BAG bestätigt: Keine pauschale monatliche Einsicht des Betriebsrats in Bruttoentgeltlisten
In seinem Beschluss vom 29.09.2020 (Az.: 1 ABR 23/19) hat das Bundesarbeitsgericht bestätigt, dass der Betriebsrat keinen pauschalen Anspruch auf eine regelmäßige monatliche Einsichtnahme in die Bruttoentgeltlisten hat. Zu prüfen sei immer die Erforderlichkeit der Einsichtnahme für die Aufgaben des Betriebsrats. Das BAG schließt sich damit der Entscheidung des Landesarbeitsgericht Schleswig-Holstein vom 23.05.2019 (Az.: 5 TaBV 9/18) an.

Daraus folgt aber nicht, dass ein Recht auf monatliche Einsichtnahme stets ausgeschlossen ist. Ein solches Recht kann bestehen, wenn die monatliche Einsichtnahme einen Bezug zu den Aufgaben des Betriebsrats hat.

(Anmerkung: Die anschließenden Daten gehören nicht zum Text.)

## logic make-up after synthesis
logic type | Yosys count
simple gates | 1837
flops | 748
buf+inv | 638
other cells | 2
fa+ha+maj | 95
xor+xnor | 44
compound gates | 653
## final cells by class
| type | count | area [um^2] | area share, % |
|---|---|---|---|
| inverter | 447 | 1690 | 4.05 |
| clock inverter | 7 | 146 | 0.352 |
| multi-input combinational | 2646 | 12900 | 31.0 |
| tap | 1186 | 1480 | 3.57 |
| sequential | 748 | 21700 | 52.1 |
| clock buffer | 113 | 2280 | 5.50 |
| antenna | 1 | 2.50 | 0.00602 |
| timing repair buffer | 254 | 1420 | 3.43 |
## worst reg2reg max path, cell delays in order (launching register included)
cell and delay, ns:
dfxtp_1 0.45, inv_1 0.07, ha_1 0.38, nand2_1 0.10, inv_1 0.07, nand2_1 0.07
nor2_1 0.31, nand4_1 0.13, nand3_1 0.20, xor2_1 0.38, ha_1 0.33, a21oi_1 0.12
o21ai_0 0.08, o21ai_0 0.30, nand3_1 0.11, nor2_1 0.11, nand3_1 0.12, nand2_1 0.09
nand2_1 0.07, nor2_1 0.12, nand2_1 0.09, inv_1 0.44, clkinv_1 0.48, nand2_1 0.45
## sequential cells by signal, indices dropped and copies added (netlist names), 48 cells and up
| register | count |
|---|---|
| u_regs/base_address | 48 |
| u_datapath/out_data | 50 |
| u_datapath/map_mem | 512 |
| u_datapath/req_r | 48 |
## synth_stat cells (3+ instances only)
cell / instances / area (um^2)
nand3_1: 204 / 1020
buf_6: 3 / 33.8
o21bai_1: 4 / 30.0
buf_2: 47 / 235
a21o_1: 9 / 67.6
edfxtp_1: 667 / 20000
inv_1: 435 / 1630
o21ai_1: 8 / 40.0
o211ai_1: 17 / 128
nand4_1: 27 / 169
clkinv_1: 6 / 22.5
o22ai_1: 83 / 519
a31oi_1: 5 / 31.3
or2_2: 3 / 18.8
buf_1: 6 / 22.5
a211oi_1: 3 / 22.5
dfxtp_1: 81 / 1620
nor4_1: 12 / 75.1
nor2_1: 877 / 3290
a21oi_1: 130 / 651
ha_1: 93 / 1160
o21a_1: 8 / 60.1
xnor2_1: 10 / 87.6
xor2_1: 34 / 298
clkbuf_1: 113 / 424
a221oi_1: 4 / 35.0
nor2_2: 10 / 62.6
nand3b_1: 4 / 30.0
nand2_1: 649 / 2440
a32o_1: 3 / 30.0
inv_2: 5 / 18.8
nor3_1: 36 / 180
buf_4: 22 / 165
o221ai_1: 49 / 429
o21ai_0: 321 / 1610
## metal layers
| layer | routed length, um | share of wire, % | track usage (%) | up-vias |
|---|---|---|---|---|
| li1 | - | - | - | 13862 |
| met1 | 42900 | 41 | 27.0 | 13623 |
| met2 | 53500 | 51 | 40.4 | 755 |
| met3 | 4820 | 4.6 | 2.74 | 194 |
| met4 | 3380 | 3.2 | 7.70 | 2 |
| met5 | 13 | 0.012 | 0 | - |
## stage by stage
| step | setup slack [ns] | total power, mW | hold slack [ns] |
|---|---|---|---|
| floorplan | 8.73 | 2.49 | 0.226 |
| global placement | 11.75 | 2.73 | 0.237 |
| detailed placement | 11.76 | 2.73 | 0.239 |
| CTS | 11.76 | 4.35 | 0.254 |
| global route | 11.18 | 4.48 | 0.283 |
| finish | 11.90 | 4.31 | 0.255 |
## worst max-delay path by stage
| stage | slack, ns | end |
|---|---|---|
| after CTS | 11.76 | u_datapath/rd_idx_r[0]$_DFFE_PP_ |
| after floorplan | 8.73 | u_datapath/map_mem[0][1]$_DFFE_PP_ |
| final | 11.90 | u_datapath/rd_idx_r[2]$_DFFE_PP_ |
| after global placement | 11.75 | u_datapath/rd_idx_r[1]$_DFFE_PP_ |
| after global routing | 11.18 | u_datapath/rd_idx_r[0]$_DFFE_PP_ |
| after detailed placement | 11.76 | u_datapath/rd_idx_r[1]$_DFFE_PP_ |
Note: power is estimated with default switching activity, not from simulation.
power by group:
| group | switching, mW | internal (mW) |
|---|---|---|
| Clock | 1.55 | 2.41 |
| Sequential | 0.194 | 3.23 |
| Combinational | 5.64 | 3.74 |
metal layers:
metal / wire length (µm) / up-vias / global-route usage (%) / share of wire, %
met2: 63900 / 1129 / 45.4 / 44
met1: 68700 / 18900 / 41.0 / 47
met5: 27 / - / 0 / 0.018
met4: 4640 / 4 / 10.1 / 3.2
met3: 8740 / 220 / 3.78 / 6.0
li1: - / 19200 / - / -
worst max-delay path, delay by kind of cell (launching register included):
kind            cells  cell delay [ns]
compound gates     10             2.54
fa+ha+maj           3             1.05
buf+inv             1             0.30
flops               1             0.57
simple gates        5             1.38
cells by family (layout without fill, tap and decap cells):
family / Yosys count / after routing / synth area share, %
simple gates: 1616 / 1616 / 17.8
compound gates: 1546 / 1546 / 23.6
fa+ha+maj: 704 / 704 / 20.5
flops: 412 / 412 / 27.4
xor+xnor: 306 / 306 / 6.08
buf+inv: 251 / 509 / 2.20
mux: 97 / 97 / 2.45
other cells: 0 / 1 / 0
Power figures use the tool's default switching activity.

BAG stimmt zu: Kein Anspruch auf dauerhafte Überlassung von Bruttoentgeltlisten
In dem eingangs genannten Newsletter vom 18.08.2020 hatten wir außerdem über einen Beschluss des Landesarbeitsgerichts Berlin-Brandenburg vom 01.08.2019 (Az.: 5 TaBV 313/19) berichtet. Auch hierzu erging nun eine Entscheidung des BAG im Revisionsverfahren. Unser höchstes deutsches Arbeitsgericht stimmte den Richter:innen aus Berlin-Brandenburg nun in folgender praxisrelevanter Kernaussage zu:
Der Betriebsrat kann keine dauerhafte Überlassung der Entgeltlisten verlangen. Der Betriebsrat kann sowohl nach § 80 Abs. 2 Satz 2 des Betriebsverfassungsgesetzes als auch nach § 13 Abs. 2 Satz 1 des Entgelttransparenzgesetzes nur die Einsichtnahme in die Bruttoentgeltlisten verlangen.

Der Arbeitgeber muss die Listen dem Betriebsrat also weder auf unbegrenzte Dauer physisch aushändigen noch elektronisch übermitteln.